Professor Black continues like a gentle professor with two weak students: Critical area here…. First, I’m the type of person that was involved in training the FBI agents, the assistant US attorneys, serving as the expert witness in these successful prosecutions where we had a 90% successful rate. Um, clearly people are not understanding fraud mechanisms. In accounting control fraud, the firm – loses – money. Indeed that is one of the defining elements because the way you maximize it is by making bad loans. And Goldman did make liar’s loans, it did it through subsidiaries, and Goldman purchased loans that it knew to be fraudulent, and it packaged them and sold them as if they were good loans. This belief that this is the first virgin crisis in which fraud was not driving it is amazing. Nobody believes it about the savings and loan debacle. No one believes it about the Enron era fraud. And given what you’ve seen in the last three weeks, how can you believe it out of the current…”

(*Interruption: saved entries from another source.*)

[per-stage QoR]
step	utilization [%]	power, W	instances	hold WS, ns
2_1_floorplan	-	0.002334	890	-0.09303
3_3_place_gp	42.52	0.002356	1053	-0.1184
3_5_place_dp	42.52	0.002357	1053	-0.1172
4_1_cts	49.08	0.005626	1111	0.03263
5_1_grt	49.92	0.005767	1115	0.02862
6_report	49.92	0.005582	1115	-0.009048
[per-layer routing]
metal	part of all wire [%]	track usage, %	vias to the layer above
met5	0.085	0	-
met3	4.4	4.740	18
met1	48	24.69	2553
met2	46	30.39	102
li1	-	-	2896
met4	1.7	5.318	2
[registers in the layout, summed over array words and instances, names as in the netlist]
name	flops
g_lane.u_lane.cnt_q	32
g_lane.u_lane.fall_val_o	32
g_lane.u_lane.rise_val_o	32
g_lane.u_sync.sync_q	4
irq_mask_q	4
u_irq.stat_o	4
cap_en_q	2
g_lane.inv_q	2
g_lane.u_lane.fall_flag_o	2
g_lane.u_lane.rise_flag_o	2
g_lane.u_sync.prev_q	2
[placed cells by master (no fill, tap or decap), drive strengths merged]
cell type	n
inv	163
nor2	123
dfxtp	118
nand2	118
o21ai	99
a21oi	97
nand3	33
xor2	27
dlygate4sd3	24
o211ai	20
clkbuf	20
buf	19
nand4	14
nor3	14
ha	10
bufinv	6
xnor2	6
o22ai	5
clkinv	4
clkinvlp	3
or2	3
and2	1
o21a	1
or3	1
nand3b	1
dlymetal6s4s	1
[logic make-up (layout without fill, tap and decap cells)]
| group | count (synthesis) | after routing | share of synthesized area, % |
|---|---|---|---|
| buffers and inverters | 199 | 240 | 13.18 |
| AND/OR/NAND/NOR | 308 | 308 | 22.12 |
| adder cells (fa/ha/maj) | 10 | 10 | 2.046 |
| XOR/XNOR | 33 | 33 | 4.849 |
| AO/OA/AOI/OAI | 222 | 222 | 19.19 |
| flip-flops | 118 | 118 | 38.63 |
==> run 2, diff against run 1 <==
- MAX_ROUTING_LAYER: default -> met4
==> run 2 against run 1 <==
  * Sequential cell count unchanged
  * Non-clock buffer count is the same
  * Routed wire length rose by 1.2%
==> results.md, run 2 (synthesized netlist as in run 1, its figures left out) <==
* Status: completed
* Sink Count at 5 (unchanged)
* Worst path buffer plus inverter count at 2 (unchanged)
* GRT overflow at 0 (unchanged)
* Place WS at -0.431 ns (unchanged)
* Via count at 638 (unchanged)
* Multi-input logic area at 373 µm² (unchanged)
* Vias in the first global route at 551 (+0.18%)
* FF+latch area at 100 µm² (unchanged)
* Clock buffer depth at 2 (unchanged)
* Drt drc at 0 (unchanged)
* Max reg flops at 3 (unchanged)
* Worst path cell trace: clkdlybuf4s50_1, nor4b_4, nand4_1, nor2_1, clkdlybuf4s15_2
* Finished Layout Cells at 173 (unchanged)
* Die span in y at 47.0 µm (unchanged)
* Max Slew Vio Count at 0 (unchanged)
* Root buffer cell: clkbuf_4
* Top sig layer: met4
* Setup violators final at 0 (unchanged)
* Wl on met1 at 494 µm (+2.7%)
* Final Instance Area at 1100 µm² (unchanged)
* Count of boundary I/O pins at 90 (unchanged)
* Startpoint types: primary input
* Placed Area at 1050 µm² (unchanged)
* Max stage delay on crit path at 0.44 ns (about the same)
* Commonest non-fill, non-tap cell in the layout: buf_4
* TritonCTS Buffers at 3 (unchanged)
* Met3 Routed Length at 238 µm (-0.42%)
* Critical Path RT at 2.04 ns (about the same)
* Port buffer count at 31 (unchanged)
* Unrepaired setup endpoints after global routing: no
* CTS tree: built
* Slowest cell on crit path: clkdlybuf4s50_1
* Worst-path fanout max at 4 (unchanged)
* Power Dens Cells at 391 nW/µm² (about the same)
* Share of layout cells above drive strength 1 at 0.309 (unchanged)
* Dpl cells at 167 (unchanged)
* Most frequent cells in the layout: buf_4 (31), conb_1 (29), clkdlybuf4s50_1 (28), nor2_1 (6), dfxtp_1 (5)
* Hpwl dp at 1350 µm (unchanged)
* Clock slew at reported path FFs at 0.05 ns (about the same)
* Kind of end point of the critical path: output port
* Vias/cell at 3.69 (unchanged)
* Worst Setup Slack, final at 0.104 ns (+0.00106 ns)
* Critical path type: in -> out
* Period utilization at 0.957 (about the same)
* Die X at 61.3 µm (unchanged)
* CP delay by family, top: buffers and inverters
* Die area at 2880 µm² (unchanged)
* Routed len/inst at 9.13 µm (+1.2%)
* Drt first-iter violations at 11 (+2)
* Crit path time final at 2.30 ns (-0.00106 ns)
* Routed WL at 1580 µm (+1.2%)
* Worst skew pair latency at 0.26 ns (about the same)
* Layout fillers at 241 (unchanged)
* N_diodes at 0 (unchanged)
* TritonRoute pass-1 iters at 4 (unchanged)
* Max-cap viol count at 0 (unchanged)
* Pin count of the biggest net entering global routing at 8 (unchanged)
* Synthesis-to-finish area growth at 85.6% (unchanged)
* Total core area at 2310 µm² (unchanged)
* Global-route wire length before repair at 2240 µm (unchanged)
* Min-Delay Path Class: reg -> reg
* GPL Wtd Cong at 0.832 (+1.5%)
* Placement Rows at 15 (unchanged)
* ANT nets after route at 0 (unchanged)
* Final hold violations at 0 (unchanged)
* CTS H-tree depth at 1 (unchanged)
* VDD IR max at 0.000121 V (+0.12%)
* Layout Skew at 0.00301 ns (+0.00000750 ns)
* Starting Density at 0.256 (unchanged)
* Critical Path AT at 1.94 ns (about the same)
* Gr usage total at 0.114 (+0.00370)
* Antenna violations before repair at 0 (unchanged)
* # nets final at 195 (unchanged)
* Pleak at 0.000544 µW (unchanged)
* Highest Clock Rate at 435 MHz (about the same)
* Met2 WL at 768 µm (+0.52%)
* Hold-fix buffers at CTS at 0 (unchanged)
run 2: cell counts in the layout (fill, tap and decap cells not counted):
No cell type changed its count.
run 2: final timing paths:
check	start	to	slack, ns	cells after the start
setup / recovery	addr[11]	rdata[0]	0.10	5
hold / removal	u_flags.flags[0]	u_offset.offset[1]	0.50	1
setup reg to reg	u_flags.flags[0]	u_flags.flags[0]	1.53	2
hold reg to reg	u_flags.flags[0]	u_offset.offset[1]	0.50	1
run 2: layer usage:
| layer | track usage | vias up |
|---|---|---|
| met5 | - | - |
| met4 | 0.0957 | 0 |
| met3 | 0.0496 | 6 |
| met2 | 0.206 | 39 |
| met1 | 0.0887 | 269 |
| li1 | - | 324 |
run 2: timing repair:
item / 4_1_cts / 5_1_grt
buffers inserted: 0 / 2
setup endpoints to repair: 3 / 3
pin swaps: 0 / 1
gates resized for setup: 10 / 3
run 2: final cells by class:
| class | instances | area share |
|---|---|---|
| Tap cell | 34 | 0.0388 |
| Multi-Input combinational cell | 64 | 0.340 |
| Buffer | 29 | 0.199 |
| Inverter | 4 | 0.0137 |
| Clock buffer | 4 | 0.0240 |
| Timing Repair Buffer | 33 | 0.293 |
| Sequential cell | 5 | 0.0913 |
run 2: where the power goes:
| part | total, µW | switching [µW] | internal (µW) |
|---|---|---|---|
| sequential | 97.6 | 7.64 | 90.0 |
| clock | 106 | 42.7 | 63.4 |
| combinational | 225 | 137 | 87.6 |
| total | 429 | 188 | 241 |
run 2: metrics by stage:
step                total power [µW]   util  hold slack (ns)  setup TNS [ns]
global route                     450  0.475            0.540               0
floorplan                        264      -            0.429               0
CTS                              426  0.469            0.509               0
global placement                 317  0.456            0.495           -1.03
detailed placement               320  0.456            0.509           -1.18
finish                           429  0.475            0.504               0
[src/rtl/fmul_core.sv]
module fmul_core
    import fmul_pkg::*;
#(
    parameter int DATA_W = 8
) (
    input  op_ctl_t             ctl,
    input  logic [DATA_W-1:0]   a,
    input  logic [DATA_W-1:0]   b,
    output logic [2*DATA_W-1:0] result,
    output logic                carry
);

    localparam int EXT_W  = DATA_W + 1;
    localparam int PROD_W = 2 * DATA_W;

    logic signed [EXT_W-1:0]   a_x;
    logic signed [EXT_W-1:0]   b_x;
    logic signed [2*EXT_W-1:0] full;
    logic [PROD_W-1:0]         raw;

    // one extra bit per operand lets a single signed array cover all sign modes
    assign a_x  = {ctl.a_signed & a[DATA_W-1], a};
    assign b_x  = {ctl.b_signed & b[DATA_W-1], b};
    assign full = a_x * b_x;
    assign raw  = full[PROD_W-1:0];

    assign carry  = raw[PROD_W-1];
    assign result = ctl.frac ? {raw[PROD_W-2:0], 1'b0} : raw;

endmodule

[src/rtl/fmul_retire.sv]
module fmul_retire #(
    parameter int DATA_W = 8
) (
    input  logic                clk,
    input  logic                rst,
    input  logic                valid_in,
    input  logic [2*DATA_W-1:0] result,
    input  logic                carry,
    output logic [2*DATA_W-1:0] product,
    output logic                z,
    output logic                c,
    output logic                done
);

    always_ff @(posedge clk) begin
        if (rst) begin
            product <= '0;
            z       <= 1'b0;
            c       <= 1'b0;
            done    <= 1'b0;
        end else begin
            done <= valid_in;
            if (valid_in) begin
                product <= result;
                z       <= (result == '0);
                c       <= carry;
            end
        end
    end

    AST_DONE_PULSE: assert property (@(posedge clk) disable iff (rst)
        done |=> !done);

    AST_HOLD_IDLE: assert property (@(posedge clk) disable iff (rst)
        !done |-> $stable({product, z, c}));

endmodule

[src/rtl/frac_mul_unit.sv]
module frac_mul_unit
    import fmul_pkg::*;
#(
    parameter int DATA_W = 8
) (
    input  logic              clk,
    input  logic              rst,
    input  logic              start,
    input  logic [2:0]        mode,
    input  logic [DATA_W-1:0] op_a,
    input  logic [DATA_W-1:0] op_b,
    output logic [DATA_W-1:0] res_hi,
    output logic [DATA_W-1:0] res_lo,
    output logic              flag_z,
    output logic              flag_c,
    output logic              done
);

    localparam int PROD_W = 2 * DATA_W;

    logic              busy;
    op_ctl_t           ctl_q;
    logic [DATA_W-1:0] a_q;
    logic [DATA_W-1:0] b_q;
    logic [PROD_W-1:0] core_res;
    logic              core_c;
    logic [PROD_W-1:0] product;

    fmul_issue #(.DATA_W(DATA_W)) u_issue (
        .clk(clk), .rst(rst), .start(start), .mode(mode),
        .op_a(op_a), .op_b(op_b),
        .busy(busy), .ctl_q(ctl_q), .a_q(a_q), .b_q(b_q)
    );

    fmul_core #(.DATA_W(DATA_W)) u_core (
        .ctl(ctl_q), .a(a_q), .b(b_q),
        .result(core_res), .carry(core_c)
    );

    fmul_retire #(.DATA_W(DATA_W)) u_retire (
        .clk(clk), .rst(rst), .valid_in(busy),
        .result(core_res), .carry(core_c),
        .product(product), .z(flag_z), .c(flag_c), .done(done)
    );

    assign res_hi = product[PROD_W-1:DATA_W];
    assign res_lo = product[DATA_W-1:0];

    AST_ACCEPT_TO_DONE: assert property (@(posedge clk) disable iff (rst)
        (start && !busy) |=> ##1 done);

    AST_FRAC_EVEN: assert property (@(posedge clk) disable iff (rst)
        (done && $past(ctl_q.frac)) |-> (res_lo[0] == 1'b0));

endmodule

[config.mk]
export PLATFORM = sky130hd
export DESIGN_NAME = frac_mul_unit
export DESIGN_NICKNAME = d
export VERILOG_FILES = /design/src/rtl/fmul_pkg.sv /design/src/rtl/fmul_issue.sv /design/src/rtl/fmul_core.sv /design/src/rtl/fmul_retire.sv /design/src/rtl/frac_mul_unit.sv
export SDC_FILE = /design/constraint.sdc
export NUM_CORES = 1
export LEC_CHECK = 0
export ABC_AREA = 0
export BUFFER_PORTS_ARGS = -buffer_cell sky130_fd_sc_hd__buf_4
export CAP_MARGIN = 5
export CORE_MARGIN = 4
export CORE_UTILIZATION = 35
export CTS_BUF_LIST = sky130_fd_sc_hd__clkbuf_16
export DETAILED_ROUTE_END_ITERATION = 8
export GPL_TIMING_DRIVEN = 0
export PLACE_DENSITY = 0.53
export SLEW_MARGIN = 30
export SYNTH_ARGS = -nofsm -noshare
export SYNTH_HDL_FRONTEND = slang
export SYNTH_HIERARCHICAL = 1
export SYNTH_SLANG_ARGS = --single-unit
[constraint.sdc]
create_clock -name clk -period 6.84 [get_ports clk]
set_input_delay 0.342 -clock clk [delete_from_list [all_inputs] [get_ports clk]]
set_output_delay 0.342 -clock clk [all_outputs]
set_load 0.01 [all_outputs]
===== src/rtl/alu_chain_pkg.sv =====
package alu_chain_pkg;

  localparam int CARRY_BIT  = 0;
  localparam int BORROW_BIT = 1;

  typedef enum logic [2:0] {
    OP_ADD = 3'b000,
    OP_SUB = 3'b001,
    OP_AND = 3'b010,
    OP_OR  = 3'b011,
    OP_ADC = 3'b100,
    OP_SBB = 3'b101,
    OP_XOR = 3'b110,
    OP_NOT = 3'b111
  } aluOp_e;

  typedef enum logic [1:0] {
    LG_AND = 2'd0,
    LG_OR  = 2'd1,
    LG_XOR = 2'd2,
    LG_NOT = 2'd3
  } logicFn_e;

  typedef enum logic [1:0] {
    RS_ADD   = 2'd0,
    RS_SUB   = 2'd1,
    RS_LOGIC = 2'd2
  } resSrc_e;

  typedef struct packed {
    logic     carryEn;
    logic     borrowEn;
    resSrc_e  resSrc;
    logicFn_e logicFn;
  } aluCtrl_t;

endpackage


===== src/rtl/alu_ripple_add.sv =====
module alu_ripple_add #(
  parameter int W = 8
) (
  input  logic [W-1:0] a,
  input  logic [W-1:0] b,
  input  logic         cin,
  output logic [W-1:0] sum,
  output logic         cout
);
  logic [W:0] carry;
  assign carry[0] = cin;

  for (genvar i = 0; i < W; i++) begin : g_bit
    assign sum[i]     = a[i] ^ b[i] ^ carry[i];
    assign carry[i+1] = (a[i] & b[i]) | ((a[i] ^ b[i]) & carry[i]);
  end

  assign cout = carry[W];
endmodule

Bethany appears to panic slightly then, unable to respond substantively to a single one of Black’s arguments, simply locks into a repetitive, droning regurgitation of the talking points she just delivered a moment earlier (which amplifies my suspicion that some Goldman PR flack gave them to her to memorize). Behold Bethany McLean’s verbatim analysis of legal culpability in the greatest financial collapse of our lifetime (so far):  

Maria, I think there was a hue and a cry and a lot of political pressure to bring charges in this case. And I think that if they could have, they would have. And I don’t think that any of our interests are served… I think it’s just as dangerous to bring a case that shouldn’t be made as to not bring a case that should be made. Neither one helps with the integrity of the financial system. I agree – peoples’ behavior during this crisis was unethical, it was abhorrent, it was every word you can come up with for ‘wrong.’ But if you are going to bring a case against Goldman Sachs you have to bring a case against every single other Wall Street firm as well as every mortgage originator as well as every home owner who lied on his or her mortgage application. You cannot single out one firm and say we are going to charge Goldman and we’re not bringing charges against everybody else. That’s wrong.

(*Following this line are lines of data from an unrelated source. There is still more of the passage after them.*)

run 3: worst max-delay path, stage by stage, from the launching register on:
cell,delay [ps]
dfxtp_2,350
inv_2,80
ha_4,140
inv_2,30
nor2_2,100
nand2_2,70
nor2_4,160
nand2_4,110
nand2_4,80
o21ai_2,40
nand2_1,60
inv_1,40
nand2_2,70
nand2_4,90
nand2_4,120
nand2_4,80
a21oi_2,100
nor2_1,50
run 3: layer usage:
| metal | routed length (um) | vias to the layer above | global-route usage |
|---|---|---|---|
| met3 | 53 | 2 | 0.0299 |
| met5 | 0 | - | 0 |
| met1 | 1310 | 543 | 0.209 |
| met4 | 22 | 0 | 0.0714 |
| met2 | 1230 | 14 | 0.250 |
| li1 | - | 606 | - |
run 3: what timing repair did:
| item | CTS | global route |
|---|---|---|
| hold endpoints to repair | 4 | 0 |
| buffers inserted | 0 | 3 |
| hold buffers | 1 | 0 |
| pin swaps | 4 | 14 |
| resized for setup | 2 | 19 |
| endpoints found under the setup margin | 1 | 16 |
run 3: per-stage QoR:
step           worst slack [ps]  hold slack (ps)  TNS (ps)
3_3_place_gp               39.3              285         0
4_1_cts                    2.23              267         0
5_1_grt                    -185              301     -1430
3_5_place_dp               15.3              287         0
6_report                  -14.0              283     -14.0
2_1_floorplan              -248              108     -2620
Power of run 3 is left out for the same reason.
===== src/rtl/dp_regfile.sv =====
module dp_regfile #(
  parameter int unsigned DW   = 8,
  parameter int unsigned NREG = 4,
  localparam int unsigned AW  = $clog2(NREG)
) (
  input  logic            clk,
  input  logic            rst_n,
  input  logic            we,
  input  logic [AW-1:0]   wsel,
  input  logic [DW-1:0]   wdata,
  input  logic [AW-1:0]   asel,
  input  logic [AW-1:0]   bsel,
  output logic [DW-1:0]   adata,
  output logic [DW-1:0]   bdata,
  output logic [NREG-1:0] ld_vec
);
  logic [DW-1:0] regs [NREG];

  // write-select decoder, gated by the write enable
  for (genvar gi = 0; gi < NREG; gi++) begin : g_dec
    assign ld_vec[gi] = we && (wsel == AW'(gi));
  end

  always_ff @(posedge clk or negedge rst_n) begin
    if (!rst_n) begin
      for (int i = 0; i < NREG; i++) regs[i] <= '0;
    end else begin
      for (int i = 0; i < NREG; i++) begin
        if (ld_vec[i]) regs[i] <= wdata;
      end
    end
  end

  assign adata = regs[asel];
  assign bdata = regs[bsel];
endmodule


===== src/rtl/dp_alu.sv =====
module dp_alu
  import dp_pkg::*;
#(
  parameter int unsigned DW = 8
) (
  input  logic [DW-1:0]   a,
  input  logic [DW-1:0]   b,
  input  logic [FN_W-1:0] fn,
  output logic [DW-1:0]   f,
  output logic            v,
  output logic            c,
  output logic            n,
  output logic            z
);
  localparam logic [DW-1:0] ONE = DW'(1);

  function automatic logic [DW:0] add_ext(input logic [DW-1:0] x,
                                          input logic [DW-1:0] y,
                                          input logic ci);
    return {1'b0, x} + {1'b0, y} + {{DW{1'b0}}, ci};
  endfunction

  function automatic logic add_ovf(input logic [DW-1:0] x,
                                   input logic [DW-1:0] y,
                                   input logic [DW-1:0] r);
    return (x[DW-1] == y[DW-1]) && (r[DW-1] != x[DW-1]);
  endfunction

  function automatic logic sub_ovf(input logic [DW-1:0] x,
                                   input logic [DW-1:0] y,
                                   input logic [DW-1:0] r);
    return (x[DW-1] != y[DW-1]) && (r[DW-1] != x[DW-1]);
  endfunction

  logic [DW:0] sum;

  always_comb begin
    sum = '0;
    f   = '0;
    c   = 1'b0;
    v   = 1'b0;
    case (fn)
      FN_XFER_A: f = a;
      FN_INC_A: begin
        sum = add_ext(a, ONE, 1'b0);
        f   = sum[DW-1:0];
        c   = sum[DW];
        v   = add_ovf(a, ONE, sum[DW-1:0]);
      end
      FN_ADD: begin
        sum = add_ext(a, b, 1'b0);
        f   = sum[DW-1:0];
        c   = sum[DW];
        v   = add_ovf(a, b, sum[DW-1:0]);
      end
      FN_SUB: begin
        sum = add_ext(a, ~b, 1'b1);
        f   = sum[DW-1:0];
        c   = sum[DW];
        v   = sub_ovf(a, b, sum[DW-1:0]);
      end
      FN_AND:    f = a & b;
      FN_OR:     f = a | b;
      FN_XOR:    f = a ^ b;
      FN_NOT_A:  f = ~a;
      FN_PASS_B: f = b;
      FN_SHR_B:  f = b >> 1;
      FN_SHL_B:  f = b << 1;
      default:   f = '0;
    endcase
  end

  assign n = f[DW-1];
  assign z = (f == '0);
endmodule


===== src/rtl/dp_ram.sv =====
module dp_ram #(
  parameter int unsigned DW   = 8,
  localparam int unsigned DEPTH = 1 << DW
) (
  input  logic          clk,
  input  logic          we,
  input  logic [DW-1:0] addr,
  input  logic [DW-1:0] wdata,
  output logic [DW-1:0] rdata
);
  logic [DW-1:0] mem [DEPTH];

  always_ff @(posedge clk) begin
    if (we) mem[addr] <= wdata;
  end

  assign rdata = mem[addr];
endmodule


===== src/rtl/dp_core.sv =====
module dp_core
  import dp_pkg::*;
#(
  parameter int unsigned DW   = 8,
  parameter int unsigned NREG = 4,
  localparam int unsigned AW  = $clog2(NREG)
) (
  input  logic            clk,
  input  logic            rst_n,
  input  logic [AW-1:0]   a_sel,
  input  logic [AW-1:0]   b_sel,
  input  logic [AW-1:0]   d_sel,
  input  logic            reg_we,
  input  logic [FN_W-1:0] fn,
  input  logic            mem_we,
  input  logic            dst_mem,
  input  logic            b_const,
  input  logic [DW-1:0]   const_in,
  output logic [DW-1:0]   a_data,
  output logic [DW-1:0]   b_data,
  output logic [DW-1:0]   f_res,
  output logic            ovf,
  output logic            carry,
  output logic            neg,
  output logic            zero,
  output logic [DW-1:0]   mem_rdata,
  output logic [DW-1:0]   wb_data
);
  logic [DW-1:0]   rf_b;
  logic [NREG-1:0] ld_vec;

  dp_regfile #(.DW(DW), .NREG(NREG)) u_rf (
    .clk    (clk),
    .rst_n  (rst_n),
    .we     (reg_we),
    .wsel   (d_sel),
    .wdata  (wb_data),
    .asel   (a_sel),
    .bsel   (b_sel),
    .adata  (a_data),
    .bdata  (rf_b),
    .ld_vec (ld_vec)
  );

  // shared B path: register operand or external constant
  assign b_data = b_const ? const_in : rf_b;

  dp_alu #(.DW(DW)) u_alu (
    .a  (a_data),
    .b  (b_data),
    .fn (fn),
    .f  (f_res),
    .v  (ovf),
    .c  (carry),
    .n  (neg),
    .z  (zero)
  );

  dp_ram #(.DW(DW)) u_ram (
    .clk   (clk),
    .we    (mem_we),
    .addr  (a_data),
    .wdata (b_data),
    .rdata (mem_rdata)
  );

  assign wb_data = dst_mem ? mem_rdata : f_res;
endmodule


===== config.mk =====
export PLATFORM = sky130hd
export DESIGN_NAME = dp_core
export DESIGN_NICKNAME = d
export VERILOG_FILES = /design/src/rtl/dp_pkg.sv /design/src/rtl/dp_regfile.sv /design/src/rtl/dp_alu.sv /design/src/rtl/dp_ram.sv /design/src/rtl/dp_core.sv
export SDC_FILE = /design/constraint.sdc
export NUM_CORES = 2
export LEC_CHECK = 0
export ABC_CLOCK_PERIOD_IN_PS = 13100
export BUFFER_PORTS_ARGS = -buffer_cell sky130_fd_sc_hd__buf_2
export CAP_MARGIN = 20
export CORE_ASPECT_RATIO = 1.75
export CORE_MARGIN = 2
export CORE_UTILIZATION = 68
export CTS_CLUSTER_SIZE = 28
export DETAILED_ROUTE_END_ITERATION = 8
export PLACE_DENSITY = 0.82
export SETUP_SLACK_MARGIN = 0.5
export SYNTH_ARGS = -nofsm -noshare
export SYNTH_HDL_FRONTEND = slang
export SYNTH_SLANG_ARGS = --single-unit

===== constraint.sdc =====
create_clock -name clk -period 13.1 [get_ports clk]
set_input_delay 1.31 -clock clk [delete_from_list [all_inputs] [get_ports clk]]
set_output_delay 1.31 -clock clk [all_outputs]
set_load 0.01 [all_outputs]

Maria Bartiromo: That’s a great point.

William Black (like a professor exasperated with dull students he can no longer humor): No, it’s not a great point. It’s a terrible point. You’ve got to start with somebody. Your first prosecution is always your first prosecution. And you can always say where there’s been an epidemic of fraud…”



Bethany’s nails-on-a-chalkboard apologetics have received a fair bit of shocked attention this week:

Columbia Journalism Review: “Bill Black goes on CNBC and shreds Maria Bartiromo and Bethany McLean on whether Goldman Sachs (and others) could and should have been prosecuted for fraud related to the financial crisis…”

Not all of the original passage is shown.